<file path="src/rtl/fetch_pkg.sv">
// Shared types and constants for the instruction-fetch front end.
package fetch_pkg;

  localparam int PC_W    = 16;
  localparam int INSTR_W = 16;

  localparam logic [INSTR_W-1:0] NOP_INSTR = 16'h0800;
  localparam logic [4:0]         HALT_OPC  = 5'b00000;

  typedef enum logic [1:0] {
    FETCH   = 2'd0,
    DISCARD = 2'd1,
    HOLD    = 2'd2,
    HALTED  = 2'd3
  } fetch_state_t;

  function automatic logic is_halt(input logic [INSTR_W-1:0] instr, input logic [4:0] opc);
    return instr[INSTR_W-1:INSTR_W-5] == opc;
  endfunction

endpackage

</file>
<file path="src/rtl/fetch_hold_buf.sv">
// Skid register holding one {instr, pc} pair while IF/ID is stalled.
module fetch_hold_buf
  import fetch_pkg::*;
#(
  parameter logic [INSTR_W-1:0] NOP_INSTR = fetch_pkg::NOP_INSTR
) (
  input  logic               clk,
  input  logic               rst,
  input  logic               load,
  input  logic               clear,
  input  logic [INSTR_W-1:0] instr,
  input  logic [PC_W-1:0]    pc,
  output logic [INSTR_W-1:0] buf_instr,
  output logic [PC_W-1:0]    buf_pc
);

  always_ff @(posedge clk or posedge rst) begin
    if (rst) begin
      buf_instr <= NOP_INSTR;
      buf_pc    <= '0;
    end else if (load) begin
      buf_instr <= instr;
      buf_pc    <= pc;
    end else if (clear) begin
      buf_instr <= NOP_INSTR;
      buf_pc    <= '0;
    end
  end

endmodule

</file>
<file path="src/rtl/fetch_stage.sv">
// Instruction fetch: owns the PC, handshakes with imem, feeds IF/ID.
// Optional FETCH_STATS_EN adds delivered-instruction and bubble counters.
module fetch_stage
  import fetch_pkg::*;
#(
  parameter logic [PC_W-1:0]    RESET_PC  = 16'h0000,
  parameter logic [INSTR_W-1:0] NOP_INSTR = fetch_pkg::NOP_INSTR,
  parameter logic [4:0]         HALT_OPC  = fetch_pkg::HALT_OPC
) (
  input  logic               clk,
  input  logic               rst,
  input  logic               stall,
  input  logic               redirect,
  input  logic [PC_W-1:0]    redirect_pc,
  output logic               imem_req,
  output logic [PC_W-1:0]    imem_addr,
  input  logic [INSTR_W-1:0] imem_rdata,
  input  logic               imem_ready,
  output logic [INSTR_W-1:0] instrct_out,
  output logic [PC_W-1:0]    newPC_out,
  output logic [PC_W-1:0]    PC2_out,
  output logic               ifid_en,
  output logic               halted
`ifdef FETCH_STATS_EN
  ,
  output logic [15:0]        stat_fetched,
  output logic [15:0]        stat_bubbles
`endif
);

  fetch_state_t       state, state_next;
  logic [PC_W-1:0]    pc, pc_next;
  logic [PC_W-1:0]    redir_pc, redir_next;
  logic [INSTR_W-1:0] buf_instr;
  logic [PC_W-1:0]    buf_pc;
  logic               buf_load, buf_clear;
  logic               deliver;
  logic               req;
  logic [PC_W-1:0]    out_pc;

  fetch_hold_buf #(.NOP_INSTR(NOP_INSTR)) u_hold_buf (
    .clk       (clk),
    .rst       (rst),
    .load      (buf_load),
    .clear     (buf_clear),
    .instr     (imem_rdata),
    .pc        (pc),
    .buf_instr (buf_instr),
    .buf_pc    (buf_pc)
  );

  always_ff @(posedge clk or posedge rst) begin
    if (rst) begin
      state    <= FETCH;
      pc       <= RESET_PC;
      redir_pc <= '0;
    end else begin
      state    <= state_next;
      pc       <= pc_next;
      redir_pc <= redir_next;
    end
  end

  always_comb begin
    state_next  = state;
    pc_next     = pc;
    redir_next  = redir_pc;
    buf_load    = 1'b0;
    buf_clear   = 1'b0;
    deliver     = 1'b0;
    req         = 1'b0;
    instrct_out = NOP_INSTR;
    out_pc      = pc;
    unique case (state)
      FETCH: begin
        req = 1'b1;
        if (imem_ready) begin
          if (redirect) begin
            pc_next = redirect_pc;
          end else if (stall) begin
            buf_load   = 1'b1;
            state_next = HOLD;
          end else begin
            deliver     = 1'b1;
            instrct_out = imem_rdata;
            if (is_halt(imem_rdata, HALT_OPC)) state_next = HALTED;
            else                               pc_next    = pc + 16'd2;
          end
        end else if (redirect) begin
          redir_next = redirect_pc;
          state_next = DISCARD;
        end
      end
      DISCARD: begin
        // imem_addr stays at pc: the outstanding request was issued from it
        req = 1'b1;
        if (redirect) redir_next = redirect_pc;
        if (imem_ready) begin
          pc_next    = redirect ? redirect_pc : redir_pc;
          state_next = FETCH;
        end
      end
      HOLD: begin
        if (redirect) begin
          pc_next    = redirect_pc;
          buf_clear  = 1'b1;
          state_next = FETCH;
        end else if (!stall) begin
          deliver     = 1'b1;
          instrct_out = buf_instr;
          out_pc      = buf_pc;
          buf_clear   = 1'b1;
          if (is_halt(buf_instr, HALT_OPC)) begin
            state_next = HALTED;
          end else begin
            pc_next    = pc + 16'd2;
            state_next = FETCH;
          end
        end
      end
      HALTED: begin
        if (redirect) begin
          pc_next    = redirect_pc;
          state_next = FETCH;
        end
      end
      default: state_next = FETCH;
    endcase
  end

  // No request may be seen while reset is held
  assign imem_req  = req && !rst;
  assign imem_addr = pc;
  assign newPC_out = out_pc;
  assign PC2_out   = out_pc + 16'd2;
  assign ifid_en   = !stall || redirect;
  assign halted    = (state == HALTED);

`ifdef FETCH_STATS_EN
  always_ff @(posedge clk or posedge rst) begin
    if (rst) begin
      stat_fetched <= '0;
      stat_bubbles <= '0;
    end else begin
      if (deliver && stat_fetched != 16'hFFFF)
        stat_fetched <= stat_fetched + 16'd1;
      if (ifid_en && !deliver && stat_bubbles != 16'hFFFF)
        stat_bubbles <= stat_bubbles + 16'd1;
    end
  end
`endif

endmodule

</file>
++++++
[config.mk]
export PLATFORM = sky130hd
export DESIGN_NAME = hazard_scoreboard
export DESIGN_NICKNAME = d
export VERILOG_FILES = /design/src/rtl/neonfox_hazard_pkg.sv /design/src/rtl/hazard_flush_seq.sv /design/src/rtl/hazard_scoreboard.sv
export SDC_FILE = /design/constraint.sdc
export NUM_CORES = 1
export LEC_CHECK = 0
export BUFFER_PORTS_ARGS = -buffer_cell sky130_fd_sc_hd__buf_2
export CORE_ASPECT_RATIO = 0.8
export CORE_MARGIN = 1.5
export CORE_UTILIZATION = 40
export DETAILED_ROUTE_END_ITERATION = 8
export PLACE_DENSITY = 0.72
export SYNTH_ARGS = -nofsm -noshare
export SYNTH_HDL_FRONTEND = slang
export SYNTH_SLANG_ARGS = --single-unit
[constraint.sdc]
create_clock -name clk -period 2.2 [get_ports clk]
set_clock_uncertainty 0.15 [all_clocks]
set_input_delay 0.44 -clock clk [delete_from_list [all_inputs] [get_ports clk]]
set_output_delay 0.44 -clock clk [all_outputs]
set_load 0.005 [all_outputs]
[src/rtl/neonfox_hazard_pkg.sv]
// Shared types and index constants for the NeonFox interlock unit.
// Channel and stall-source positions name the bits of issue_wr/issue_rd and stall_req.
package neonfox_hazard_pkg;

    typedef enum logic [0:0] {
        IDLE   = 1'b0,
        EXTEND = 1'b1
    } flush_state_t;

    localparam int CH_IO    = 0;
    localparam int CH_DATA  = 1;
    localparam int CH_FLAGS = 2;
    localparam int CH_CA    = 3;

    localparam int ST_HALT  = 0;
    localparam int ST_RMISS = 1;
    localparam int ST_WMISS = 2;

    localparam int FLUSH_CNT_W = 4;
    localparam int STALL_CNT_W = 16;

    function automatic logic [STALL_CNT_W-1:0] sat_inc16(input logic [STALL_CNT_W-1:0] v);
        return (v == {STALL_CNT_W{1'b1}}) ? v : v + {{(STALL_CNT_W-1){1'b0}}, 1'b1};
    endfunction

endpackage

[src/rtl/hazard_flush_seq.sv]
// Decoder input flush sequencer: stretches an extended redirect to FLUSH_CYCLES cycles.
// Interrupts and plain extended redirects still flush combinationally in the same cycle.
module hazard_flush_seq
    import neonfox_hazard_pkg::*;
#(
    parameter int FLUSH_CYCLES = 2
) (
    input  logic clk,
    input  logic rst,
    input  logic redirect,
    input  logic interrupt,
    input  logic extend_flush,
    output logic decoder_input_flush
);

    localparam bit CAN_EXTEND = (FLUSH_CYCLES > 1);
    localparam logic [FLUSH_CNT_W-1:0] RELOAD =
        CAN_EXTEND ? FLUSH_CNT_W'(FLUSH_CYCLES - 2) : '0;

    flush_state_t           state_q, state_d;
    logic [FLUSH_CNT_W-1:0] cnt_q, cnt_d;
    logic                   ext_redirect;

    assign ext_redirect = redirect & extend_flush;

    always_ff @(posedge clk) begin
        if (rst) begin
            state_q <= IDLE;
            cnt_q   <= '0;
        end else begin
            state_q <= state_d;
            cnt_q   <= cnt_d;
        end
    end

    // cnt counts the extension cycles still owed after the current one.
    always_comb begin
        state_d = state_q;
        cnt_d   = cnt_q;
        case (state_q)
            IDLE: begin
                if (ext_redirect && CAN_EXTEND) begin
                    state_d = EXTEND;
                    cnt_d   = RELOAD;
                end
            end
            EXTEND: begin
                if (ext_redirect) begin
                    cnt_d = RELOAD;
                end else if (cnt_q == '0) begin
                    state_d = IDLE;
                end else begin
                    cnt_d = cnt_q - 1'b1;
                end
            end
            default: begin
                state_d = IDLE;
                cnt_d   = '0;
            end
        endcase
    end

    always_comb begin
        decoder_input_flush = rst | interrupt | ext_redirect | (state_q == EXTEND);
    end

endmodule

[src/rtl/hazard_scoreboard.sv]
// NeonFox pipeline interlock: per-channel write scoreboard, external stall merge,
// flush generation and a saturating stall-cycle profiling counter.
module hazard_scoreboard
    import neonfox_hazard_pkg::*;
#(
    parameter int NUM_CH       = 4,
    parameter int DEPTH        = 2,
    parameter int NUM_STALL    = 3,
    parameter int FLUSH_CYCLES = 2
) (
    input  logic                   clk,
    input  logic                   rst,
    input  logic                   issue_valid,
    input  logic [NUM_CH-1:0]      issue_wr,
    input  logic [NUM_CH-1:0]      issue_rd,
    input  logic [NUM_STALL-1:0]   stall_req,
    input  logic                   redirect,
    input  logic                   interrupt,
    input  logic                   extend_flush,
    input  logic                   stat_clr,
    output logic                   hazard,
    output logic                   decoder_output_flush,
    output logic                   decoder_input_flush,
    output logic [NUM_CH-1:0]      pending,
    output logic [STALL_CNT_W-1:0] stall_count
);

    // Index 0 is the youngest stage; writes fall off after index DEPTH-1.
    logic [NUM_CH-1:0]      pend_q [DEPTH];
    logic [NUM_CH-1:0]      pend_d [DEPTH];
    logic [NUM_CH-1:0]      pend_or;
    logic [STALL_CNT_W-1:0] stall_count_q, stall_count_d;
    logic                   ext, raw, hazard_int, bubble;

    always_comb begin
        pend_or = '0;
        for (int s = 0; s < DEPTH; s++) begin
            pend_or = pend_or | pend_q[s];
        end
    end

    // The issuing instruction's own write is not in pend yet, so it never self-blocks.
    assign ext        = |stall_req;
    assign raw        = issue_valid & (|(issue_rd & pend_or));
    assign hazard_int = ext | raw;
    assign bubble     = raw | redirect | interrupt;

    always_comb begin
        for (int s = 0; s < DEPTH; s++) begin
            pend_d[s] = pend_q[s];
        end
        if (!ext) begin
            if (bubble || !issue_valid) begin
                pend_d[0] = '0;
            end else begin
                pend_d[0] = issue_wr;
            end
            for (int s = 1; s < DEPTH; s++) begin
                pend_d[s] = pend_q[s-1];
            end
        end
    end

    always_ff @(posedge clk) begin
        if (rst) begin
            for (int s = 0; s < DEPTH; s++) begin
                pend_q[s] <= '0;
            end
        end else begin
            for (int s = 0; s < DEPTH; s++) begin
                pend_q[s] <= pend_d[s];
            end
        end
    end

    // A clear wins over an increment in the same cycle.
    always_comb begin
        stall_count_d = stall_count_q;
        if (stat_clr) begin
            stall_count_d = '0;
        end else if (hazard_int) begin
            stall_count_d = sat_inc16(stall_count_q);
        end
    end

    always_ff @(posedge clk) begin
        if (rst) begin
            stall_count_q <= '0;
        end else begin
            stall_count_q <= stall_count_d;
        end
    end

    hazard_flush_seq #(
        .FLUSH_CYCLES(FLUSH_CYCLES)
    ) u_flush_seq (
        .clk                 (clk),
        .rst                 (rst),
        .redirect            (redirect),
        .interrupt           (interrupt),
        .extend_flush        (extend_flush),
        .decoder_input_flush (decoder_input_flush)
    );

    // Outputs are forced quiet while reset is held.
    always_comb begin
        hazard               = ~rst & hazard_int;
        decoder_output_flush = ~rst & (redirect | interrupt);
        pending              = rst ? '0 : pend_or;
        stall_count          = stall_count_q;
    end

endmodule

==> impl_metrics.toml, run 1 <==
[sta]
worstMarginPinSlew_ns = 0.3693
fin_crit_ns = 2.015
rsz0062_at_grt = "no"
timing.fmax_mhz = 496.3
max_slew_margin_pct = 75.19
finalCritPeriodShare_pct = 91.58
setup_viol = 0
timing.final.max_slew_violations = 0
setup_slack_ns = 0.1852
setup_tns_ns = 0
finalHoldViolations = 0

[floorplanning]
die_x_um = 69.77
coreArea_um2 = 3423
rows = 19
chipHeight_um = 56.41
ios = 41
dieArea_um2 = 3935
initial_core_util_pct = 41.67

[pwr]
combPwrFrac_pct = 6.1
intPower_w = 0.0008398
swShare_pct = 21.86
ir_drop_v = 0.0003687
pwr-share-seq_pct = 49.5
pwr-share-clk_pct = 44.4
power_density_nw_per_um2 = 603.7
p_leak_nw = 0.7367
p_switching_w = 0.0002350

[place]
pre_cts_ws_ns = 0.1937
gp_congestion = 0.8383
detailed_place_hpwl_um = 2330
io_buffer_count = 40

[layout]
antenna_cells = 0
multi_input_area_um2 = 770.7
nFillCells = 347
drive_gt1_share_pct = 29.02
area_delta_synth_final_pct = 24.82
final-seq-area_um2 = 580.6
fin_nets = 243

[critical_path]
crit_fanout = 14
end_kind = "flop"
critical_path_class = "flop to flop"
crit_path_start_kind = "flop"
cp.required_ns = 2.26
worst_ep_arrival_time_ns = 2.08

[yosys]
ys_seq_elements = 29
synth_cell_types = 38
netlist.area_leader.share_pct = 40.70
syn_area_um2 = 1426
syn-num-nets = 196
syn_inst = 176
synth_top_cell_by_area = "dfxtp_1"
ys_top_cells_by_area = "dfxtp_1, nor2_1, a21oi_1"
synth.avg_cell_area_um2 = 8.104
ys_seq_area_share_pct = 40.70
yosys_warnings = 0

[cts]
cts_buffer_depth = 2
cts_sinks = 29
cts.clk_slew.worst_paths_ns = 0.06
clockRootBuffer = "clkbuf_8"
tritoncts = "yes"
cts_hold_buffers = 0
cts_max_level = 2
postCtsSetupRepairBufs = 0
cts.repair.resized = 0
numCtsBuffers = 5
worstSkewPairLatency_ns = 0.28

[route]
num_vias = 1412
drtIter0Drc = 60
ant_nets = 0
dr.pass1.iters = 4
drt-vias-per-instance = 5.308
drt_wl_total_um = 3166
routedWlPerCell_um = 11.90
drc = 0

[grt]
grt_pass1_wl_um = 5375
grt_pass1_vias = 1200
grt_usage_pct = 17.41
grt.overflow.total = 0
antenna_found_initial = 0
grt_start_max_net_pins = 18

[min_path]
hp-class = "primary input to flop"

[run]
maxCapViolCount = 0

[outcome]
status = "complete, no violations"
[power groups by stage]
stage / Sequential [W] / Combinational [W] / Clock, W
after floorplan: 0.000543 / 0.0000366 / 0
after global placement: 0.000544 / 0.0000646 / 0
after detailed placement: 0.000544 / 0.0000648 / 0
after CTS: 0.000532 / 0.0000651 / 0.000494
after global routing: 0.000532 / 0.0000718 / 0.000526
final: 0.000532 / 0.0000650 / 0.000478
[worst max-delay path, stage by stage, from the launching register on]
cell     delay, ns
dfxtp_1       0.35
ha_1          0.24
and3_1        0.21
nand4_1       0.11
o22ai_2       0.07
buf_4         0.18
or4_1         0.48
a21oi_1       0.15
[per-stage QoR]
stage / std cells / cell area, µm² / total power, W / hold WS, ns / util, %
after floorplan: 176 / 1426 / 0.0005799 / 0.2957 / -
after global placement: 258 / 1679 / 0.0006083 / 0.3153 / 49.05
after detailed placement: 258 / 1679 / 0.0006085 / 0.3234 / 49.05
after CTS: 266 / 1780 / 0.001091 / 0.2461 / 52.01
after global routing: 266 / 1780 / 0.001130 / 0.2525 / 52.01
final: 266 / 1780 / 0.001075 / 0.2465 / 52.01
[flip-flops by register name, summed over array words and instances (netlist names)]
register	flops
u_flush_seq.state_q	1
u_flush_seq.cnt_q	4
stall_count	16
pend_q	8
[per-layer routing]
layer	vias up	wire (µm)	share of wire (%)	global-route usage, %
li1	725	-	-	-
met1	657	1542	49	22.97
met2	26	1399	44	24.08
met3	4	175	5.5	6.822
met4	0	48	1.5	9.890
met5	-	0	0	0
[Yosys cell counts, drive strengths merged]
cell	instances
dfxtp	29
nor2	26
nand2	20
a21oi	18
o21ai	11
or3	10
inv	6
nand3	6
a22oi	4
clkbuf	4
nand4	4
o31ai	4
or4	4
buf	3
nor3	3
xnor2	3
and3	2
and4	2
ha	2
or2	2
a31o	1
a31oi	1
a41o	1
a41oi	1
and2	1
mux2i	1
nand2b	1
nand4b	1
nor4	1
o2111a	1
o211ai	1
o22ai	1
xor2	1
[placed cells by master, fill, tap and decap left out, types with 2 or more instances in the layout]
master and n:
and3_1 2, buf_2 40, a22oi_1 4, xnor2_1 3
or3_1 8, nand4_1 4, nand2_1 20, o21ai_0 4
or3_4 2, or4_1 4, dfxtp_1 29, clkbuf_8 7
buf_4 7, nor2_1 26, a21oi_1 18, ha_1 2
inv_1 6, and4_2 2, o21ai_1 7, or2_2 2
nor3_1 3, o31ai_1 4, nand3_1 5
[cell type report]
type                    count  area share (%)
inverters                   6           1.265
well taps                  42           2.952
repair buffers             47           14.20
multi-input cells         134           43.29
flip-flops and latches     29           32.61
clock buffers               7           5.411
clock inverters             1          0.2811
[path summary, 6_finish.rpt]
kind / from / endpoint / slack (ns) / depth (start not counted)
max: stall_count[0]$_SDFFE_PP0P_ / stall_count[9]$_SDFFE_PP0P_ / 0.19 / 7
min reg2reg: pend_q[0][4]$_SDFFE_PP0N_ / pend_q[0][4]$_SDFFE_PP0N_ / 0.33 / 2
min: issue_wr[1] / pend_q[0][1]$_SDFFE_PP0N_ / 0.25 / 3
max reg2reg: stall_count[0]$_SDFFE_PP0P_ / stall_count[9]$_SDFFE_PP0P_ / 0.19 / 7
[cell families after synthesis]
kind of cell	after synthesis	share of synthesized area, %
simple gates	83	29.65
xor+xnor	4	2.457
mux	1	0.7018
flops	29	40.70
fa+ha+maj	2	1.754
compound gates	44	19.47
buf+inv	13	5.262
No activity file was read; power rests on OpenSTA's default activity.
++++++
- **Aim of the exercise**
Tally the lines above that contain "held"; give only the number.

- **Written reply**
2